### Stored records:
▼

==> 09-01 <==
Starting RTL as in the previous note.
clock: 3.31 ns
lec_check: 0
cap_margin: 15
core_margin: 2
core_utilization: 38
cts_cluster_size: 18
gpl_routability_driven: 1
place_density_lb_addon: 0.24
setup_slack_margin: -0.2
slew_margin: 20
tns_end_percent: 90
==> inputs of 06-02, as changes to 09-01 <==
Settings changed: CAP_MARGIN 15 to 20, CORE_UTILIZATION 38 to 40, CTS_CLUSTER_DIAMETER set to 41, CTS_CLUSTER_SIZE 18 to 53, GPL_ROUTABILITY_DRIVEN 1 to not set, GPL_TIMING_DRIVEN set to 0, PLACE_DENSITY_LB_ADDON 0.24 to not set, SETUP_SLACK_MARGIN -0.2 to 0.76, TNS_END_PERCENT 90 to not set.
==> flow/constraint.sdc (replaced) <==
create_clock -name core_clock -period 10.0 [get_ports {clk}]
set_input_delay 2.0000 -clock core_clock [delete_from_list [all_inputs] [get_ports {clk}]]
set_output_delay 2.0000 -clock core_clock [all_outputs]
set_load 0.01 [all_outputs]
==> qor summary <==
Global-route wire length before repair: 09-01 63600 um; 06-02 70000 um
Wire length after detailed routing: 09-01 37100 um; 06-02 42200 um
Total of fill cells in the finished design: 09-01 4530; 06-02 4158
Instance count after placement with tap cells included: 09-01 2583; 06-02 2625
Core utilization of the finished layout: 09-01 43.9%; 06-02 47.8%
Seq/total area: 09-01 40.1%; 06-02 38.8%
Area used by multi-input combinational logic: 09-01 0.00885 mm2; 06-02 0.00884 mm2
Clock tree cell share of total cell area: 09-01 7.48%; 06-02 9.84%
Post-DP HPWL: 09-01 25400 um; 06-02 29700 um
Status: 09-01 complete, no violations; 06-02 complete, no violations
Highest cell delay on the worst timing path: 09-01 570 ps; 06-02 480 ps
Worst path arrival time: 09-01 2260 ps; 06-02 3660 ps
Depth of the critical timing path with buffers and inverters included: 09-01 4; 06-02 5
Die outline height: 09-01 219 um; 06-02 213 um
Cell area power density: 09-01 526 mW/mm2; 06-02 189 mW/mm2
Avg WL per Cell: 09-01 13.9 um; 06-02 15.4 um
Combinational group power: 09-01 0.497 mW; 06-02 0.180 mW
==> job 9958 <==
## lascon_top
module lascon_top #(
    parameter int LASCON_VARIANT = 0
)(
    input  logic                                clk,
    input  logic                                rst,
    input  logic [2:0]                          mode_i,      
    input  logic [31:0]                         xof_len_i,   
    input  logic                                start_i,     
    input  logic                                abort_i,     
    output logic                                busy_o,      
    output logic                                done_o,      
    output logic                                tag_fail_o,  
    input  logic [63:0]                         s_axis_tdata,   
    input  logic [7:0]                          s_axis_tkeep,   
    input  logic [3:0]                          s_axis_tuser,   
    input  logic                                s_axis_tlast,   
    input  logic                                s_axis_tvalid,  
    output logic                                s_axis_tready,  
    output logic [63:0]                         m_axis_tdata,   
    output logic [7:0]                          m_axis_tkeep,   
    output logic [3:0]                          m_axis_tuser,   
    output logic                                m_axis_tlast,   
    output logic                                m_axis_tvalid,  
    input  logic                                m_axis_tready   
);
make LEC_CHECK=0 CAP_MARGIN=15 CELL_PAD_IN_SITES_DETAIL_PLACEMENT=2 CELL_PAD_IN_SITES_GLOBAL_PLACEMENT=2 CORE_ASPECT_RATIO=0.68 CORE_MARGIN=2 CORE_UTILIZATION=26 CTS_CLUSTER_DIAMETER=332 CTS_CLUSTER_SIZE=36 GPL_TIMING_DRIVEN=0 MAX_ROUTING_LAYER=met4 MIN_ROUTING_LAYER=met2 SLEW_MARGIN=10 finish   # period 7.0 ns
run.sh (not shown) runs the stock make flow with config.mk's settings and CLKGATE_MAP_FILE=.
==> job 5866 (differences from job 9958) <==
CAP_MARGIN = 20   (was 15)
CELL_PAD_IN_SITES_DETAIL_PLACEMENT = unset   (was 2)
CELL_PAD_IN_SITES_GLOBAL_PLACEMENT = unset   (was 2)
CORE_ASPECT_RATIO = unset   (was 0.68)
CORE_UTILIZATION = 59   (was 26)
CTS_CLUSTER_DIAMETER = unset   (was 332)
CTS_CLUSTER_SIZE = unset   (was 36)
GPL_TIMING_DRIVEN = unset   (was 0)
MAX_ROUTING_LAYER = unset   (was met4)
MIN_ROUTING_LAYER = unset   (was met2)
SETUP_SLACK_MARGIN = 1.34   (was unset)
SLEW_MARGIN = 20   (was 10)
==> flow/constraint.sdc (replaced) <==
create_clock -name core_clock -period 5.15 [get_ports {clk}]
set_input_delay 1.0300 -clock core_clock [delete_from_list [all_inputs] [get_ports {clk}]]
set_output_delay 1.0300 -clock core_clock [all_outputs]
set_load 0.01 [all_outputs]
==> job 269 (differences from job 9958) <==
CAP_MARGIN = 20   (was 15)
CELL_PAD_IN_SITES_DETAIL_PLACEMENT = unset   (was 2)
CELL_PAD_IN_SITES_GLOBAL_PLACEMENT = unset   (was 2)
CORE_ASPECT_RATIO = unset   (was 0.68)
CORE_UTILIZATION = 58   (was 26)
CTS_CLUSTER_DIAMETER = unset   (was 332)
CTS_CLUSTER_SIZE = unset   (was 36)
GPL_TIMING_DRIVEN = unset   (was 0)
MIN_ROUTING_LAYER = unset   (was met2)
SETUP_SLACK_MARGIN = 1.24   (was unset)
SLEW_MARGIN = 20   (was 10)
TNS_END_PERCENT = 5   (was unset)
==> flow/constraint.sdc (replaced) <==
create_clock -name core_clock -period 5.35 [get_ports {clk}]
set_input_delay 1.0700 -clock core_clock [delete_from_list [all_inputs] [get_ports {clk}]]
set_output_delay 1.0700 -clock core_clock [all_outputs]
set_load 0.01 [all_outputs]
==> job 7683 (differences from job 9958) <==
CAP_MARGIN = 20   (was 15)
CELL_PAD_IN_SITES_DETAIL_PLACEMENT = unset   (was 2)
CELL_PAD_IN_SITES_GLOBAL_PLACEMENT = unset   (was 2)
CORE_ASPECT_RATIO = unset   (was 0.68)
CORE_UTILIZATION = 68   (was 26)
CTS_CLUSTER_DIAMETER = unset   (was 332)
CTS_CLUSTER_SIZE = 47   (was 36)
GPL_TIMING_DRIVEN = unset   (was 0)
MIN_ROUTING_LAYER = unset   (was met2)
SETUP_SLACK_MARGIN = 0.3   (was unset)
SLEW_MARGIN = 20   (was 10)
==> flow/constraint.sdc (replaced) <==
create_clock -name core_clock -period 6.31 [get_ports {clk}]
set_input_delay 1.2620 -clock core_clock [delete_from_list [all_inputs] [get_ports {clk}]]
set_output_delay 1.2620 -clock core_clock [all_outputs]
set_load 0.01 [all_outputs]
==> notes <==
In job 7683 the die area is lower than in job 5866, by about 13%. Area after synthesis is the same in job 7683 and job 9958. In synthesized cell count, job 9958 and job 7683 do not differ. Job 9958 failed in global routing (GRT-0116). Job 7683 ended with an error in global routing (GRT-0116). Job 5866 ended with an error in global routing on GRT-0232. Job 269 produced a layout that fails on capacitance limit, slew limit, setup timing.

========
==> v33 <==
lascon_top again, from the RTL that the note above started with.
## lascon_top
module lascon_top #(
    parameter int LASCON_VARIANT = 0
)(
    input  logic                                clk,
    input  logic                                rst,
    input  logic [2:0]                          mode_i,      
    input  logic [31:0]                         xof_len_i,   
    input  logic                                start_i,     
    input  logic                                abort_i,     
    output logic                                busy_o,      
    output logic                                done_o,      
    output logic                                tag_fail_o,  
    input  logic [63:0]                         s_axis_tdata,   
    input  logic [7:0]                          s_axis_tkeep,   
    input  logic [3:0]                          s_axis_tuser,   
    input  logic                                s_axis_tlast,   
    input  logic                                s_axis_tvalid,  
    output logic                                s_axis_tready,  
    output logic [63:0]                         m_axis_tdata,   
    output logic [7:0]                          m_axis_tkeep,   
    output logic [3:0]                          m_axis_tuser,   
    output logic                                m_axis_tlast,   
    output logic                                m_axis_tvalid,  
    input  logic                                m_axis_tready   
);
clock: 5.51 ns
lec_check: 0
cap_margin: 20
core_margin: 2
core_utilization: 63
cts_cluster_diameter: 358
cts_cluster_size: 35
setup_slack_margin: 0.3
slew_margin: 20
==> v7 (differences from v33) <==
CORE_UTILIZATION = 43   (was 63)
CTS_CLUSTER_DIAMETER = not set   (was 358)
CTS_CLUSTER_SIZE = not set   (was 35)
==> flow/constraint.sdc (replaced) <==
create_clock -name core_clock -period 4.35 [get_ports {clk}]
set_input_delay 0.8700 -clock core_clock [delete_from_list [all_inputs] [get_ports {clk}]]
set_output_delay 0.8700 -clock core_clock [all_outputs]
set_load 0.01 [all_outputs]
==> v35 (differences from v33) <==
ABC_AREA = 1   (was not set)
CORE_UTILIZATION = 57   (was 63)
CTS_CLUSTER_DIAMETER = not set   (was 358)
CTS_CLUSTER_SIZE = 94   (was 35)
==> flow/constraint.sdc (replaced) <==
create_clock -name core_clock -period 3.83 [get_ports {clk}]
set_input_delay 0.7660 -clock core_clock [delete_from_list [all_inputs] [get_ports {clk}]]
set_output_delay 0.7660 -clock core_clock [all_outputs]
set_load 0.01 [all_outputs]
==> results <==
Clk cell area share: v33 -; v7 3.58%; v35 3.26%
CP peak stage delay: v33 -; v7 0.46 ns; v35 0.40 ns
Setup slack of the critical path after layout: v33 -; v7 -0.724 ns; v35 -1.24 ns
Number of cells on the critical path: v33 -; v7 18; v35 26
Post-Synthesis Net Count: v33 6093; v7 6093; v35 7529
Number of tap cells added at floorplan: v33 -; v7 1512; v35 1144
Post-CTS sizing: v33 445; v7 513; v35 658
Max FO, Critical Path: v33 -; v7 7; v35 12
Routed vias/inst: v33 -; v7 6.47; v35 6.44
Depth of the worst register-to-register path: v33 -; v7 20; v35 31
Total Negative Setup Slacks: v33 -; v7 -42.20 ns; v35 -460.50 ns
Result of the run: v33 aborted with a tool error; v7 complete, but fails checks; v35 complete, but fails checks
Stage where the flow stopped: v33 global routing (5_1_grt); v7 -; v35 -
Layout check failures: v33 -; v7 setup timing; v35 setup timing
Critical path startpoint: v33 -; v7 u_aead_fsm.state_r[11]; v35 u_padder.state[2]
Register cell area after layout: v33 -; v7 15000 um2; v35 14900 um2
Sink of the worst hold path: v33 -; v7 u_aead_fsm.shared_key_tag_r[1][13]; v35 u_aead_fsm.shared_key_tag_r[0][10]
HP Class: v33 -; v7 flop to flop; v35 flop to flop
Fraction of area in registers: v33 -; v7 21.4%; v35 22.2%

▲

### Work item:
From the data above, reproduce word for word the lines running from the line with "Post-DP HPWL: 09-01 25400 um; 06-02 29700 um" to the line with "Avg WL per Cell: 09-01 13.9 um; 06-02 15.4 um", ends included.

### Output of the exercise:
Post-DP HPWL: 09-01 25400 um; 06-02 29700 um
Status: 09-01 complete, no violations; 06-02 complete, no violations
Highest cell delay on the worst timing path: 09-01 570 ps; 06-02 480 ps
Worst path arrival time: 09-01 2260 ps; 06-02 3660 ps
Depth of the critical timing path with buffers and inverters included: 09-01 4; 06-02 5
Die outline height: 09-01 219 um; 06-02 213 um
Cell area power density: 09-01 526 mW/mm2; 06-02 189 mW/mm2
Avg WL per Cell: 09-01 13.9 um; 06-02 15.4 um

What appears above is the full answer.